The number and distribution of the rDNA loci in O. grandiglumis (CCDD) genome demonstrate that a series of genome modification events had occurred during its formation. Its ancestral parents, especially the presumed diploid descendant with the DD genome, were not available, as possible genomic alterations are hard to trace. Based on our results of rDNA-FISH, we suggest, homologous pairing and consequent recombination and rDNAs transposition may have happened prior to the hybrid genome doubling to become an allotetraploid and genomic stability being achieved. For example, the rDNA sites at the short arm end of chromosomes 5 and 10 from C genome were transferred to chromosome 5 from D genome via homologous pairing and unequal crossing over. The intercalary rDNA site on chromosome 4 in O. grandiglumis (CCDD genome, Fig 4c) implied that at least two events have occurred during the evolution of the genus Oryza. First, genes may have been amplified in the rDNA arrays at this site, which might have been inherited from its ancestral progenitor with minor rDNAs at this site. The gene amplification might have resulted from the formation of allotetraploid. Second, chromosomal inversion occurred in the segment involving the short arm of chromosome 4 with rDNAs. This shifted the rDNAs from the end of the short arm to the region next to the centromere of chromosome 4. Morphologically, the short arm of rice chromosome 4 appears as a highly condensed heterochromatin at metaphase, implying that this region is composed of highly repetitive sequence. As shown in previous studies (Feng et al. 2002), chromosome 4 of O. sativa contained abundant and various types of repetitive sequences, accounting for 18.2% of decoded chromosome 4, and these repetitive sequences are mainly distributed in heterochromatic regions including the centromere. It was noticed that a few rDNA related repetitive sequences were found in this chromosome.

In addition to the cytological polymorphism revealed in this study, it is important to characterize the molecular organization of rDNAs in rice genomes. Since the nucleotide sequences of rDNAs and their spacers of several cultivated and wild species of rice have been registered in public databases, it is possible to survey more details of the variations in rice rDNA units. There were approximately 850 copies of 8-kb rDNA repeat unit per diploid genome of O. sativa ssp. japonica (Oono and Sugiura 1980). A detailed sequence analysis revealed that the telomeric region of the short arm of rice chromosome 9, the NOR site of japonica cv Nipponbare, consists of telomeric repeats, an rDNA array, and a retrotransposon-rich chromosomal region. Furthermore, more retrotransposons were found in the proximal rDNA-flanking region than in other subtelomeric regions or sequenced regions of the genome (Fujisawa et al. 2006). The ongoing wild species of rice genomic sequencing project (Oryza Map Alignment Project, OMAP, Wing et al. 2005) may soon provide enough information to resolve the mystery of the CCDD genome and the origins of rDNA polymorphism.

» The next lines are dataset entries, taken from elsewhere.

Background: an optimization exercise with open tools, aiming at small area and a short achievable clock period. Do not read the settings as production practice. At most, simulation tests tie the RTL to the original design; equivalence was not proved. No activity file was given, so power comes from the tool's default toggle rates.

main:
==> flow/design.v (excerpt) <==
module diffeq_fu_core
#(
    parameter int unsigned WIDTH = diffeq_pkg::DEFAULT_WIDTH
) (
    input  logic                    clk,
    input  logic                    reset,
    input  logic                    en,
    input  logic signed [WIDTH-1:0] v1,
    input  logic signed [WIDTH-1:0] v2,
    input  logic signed [WIDTH-1:0] v3,
    input  logic signed [WIDTH-1:0] v4,
    input  logic signed [WIDTH-1:0] v5,
    input  logic signed [WIDTH-1:0] v6,
    input  logic                    mode,
    output logic signed [WIDTH-1:0] w1,
    output logic signed [WIDTH-1:0] w2,
    output logic signed [WIDTH-1:0] w3,
    output logic signed [WIDTH-1:0] r1,
    output logic signed [WIDTH-1:0] r2,
    output logic signed [WIDTH-1:0] r3,
    output logic                    ovf1,
    output logic                    ovf2,
    output logic                    ovf3,
    output logic                    valid
);
export LEC_CHECK = 0
export CAP_MARGIN = 0
export CORE_MARGIN = 2
export CORE_UTILIZATION = 40
export SETUP_SLACK_MARGIN = 1.8
export SLEW_MARGIN = 0
export SYNTH_HIERARCHICAL = 1
export SYNTH_MINIMUM_KEEP_SIZE = 0
create_clock -name core_clock -period 10.0 [get_ports {clk}]
standard.sh (not shown) runs the stock make flow with config.mk's settings and CLKGATE_MAP_FILE= SYNTH_SCRIPT=/design/flow/synth_recipe.tcl, a recipe that flattens the netlist after the stock synthesis.
==> flow/flow/run.sh <==
#!/bin/bash
# The standard layout (standard.sh) with two changes:
#  - the port buffers are the smallest buffer cell, sky130_fd_sc_hd__buf_1;
#  - before floorplanning, flow/downsize.tcl gives each combinational cell its smallest
#    drive strength, so that timing repair upsizes only the cells that need it.
export BUFFER_PORTS_ARGS="-buffer_cell sky130_fd_sc_hd__buf_1"
export PRE_FLOORPLAN_TCL="$PWD/flow/downsize.tcl"
bash standard.sh > standard_run.log 2>&1
==> flow/flow/downsize.tcl <==
# Before floorplanning: give every combinational cell the smallest drive strength of its
# function; the timing repair later upsizes only the cells that need it.
set n 0
foreach inst [get_cells *] {
  set m [get_property $inst ref_name]
  if { ![regexp {^(sky130_fd_sc_hd__[a-z0-9]+)_([0-9]+)$} $m -> base sz] } { continue }
  if { [regexp {df|dl|sdf|edf|conb|fa$|ha$|tap|fill|decap|clkbuf|buf$|bufbuf|dly|clkinv} $base] } { continue }
  set best $m
  set best_area [get_property [get_lib_cells */$m] area]
  foreach alt [get_lib_cells */${base}_*] {
    set an [get_name $alt]
    if { ![regexp "^${base}_\[0-9\]+\$" $an] } { continue }
    if { [get_property $alt dont_use] } { continue }
    set a [get_property $alt area]
    if { $a < $best_area } { set best $an; set best_area $a }
  }
  if { $best ne $m } {
    replace_cell $inst $best
    incr n
  }
}
puts "downsize.tcl: resized $n instances to their smallest drive"
#### Input delta (the feature branch over main)
Settings: a change of CAP_MARGIN from 0 to 20; a change of SETUP_SLACK_MARGIN from 1.8 to 1.6; a change of SLEW_MARGIN from 0 to 20.
[compare] base=main new=the feature branch: final instance area lost 410 µm²; least setup slack across all paths after layout went down; first-iteration DRC count climbed 6.6%; relative contribution of the clock network to total power now sits higher. For main, the launching instance or port of the critical path was v2[4], unlike the feature branch, where it was mode.
No functional check of the RTL was part of any run of this note.
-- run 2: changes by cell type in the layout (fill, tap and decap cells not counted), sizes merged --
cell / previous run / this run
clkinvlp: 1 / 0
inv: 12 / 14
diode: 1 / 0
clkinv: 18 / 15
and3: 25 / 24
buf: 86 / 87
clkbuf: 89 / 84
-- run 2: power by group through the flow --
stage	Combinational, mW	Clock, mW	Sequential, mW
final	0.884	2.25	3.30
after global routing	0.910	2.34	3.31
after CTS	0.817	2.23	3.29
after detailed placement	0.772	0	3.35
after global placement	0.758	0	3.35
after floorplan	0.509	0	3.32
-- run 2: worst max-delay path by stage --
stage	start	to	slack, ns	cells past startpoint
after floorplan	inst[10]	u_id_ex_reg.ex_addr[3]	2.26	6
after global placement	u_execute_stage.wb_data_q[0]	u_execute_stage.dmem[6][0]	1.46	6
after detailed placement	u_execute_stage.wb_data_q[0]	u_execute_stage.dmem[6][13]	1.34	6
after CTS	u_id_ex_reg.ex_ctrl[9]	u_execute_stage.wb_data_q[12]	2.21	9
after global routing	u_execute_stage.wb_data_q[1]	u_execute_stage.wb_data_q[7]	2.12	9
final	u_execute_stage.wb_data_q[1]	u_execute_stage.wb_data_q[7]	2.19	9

Rice chromosomes are small in size and lack accessible landmarks for identification of individual chromosome. A set of BAC clones has been evaluated to facilitate rice chromosome identification (Cheng et al. 2001a), however, those markers show less utility in labeling chromosomes of rice other than Nipponbare (O. sativa ssp. Japonica, personal experience). As mentioned above, high similarity in karyotypes were found among Oryza species (Chen and Wu 1982), we use the karyotype of IR36 (O. sativa ssp. indica) as a standard to identify individual chromosome of Oryza species in this study. However, the polymorphism in rDNA is insufficient for identifying chromosome complement of rice genomes. Except rDNAs, more molecular analyses together with cytological methods are needed to further understand the cyto-evolution in rice genomes.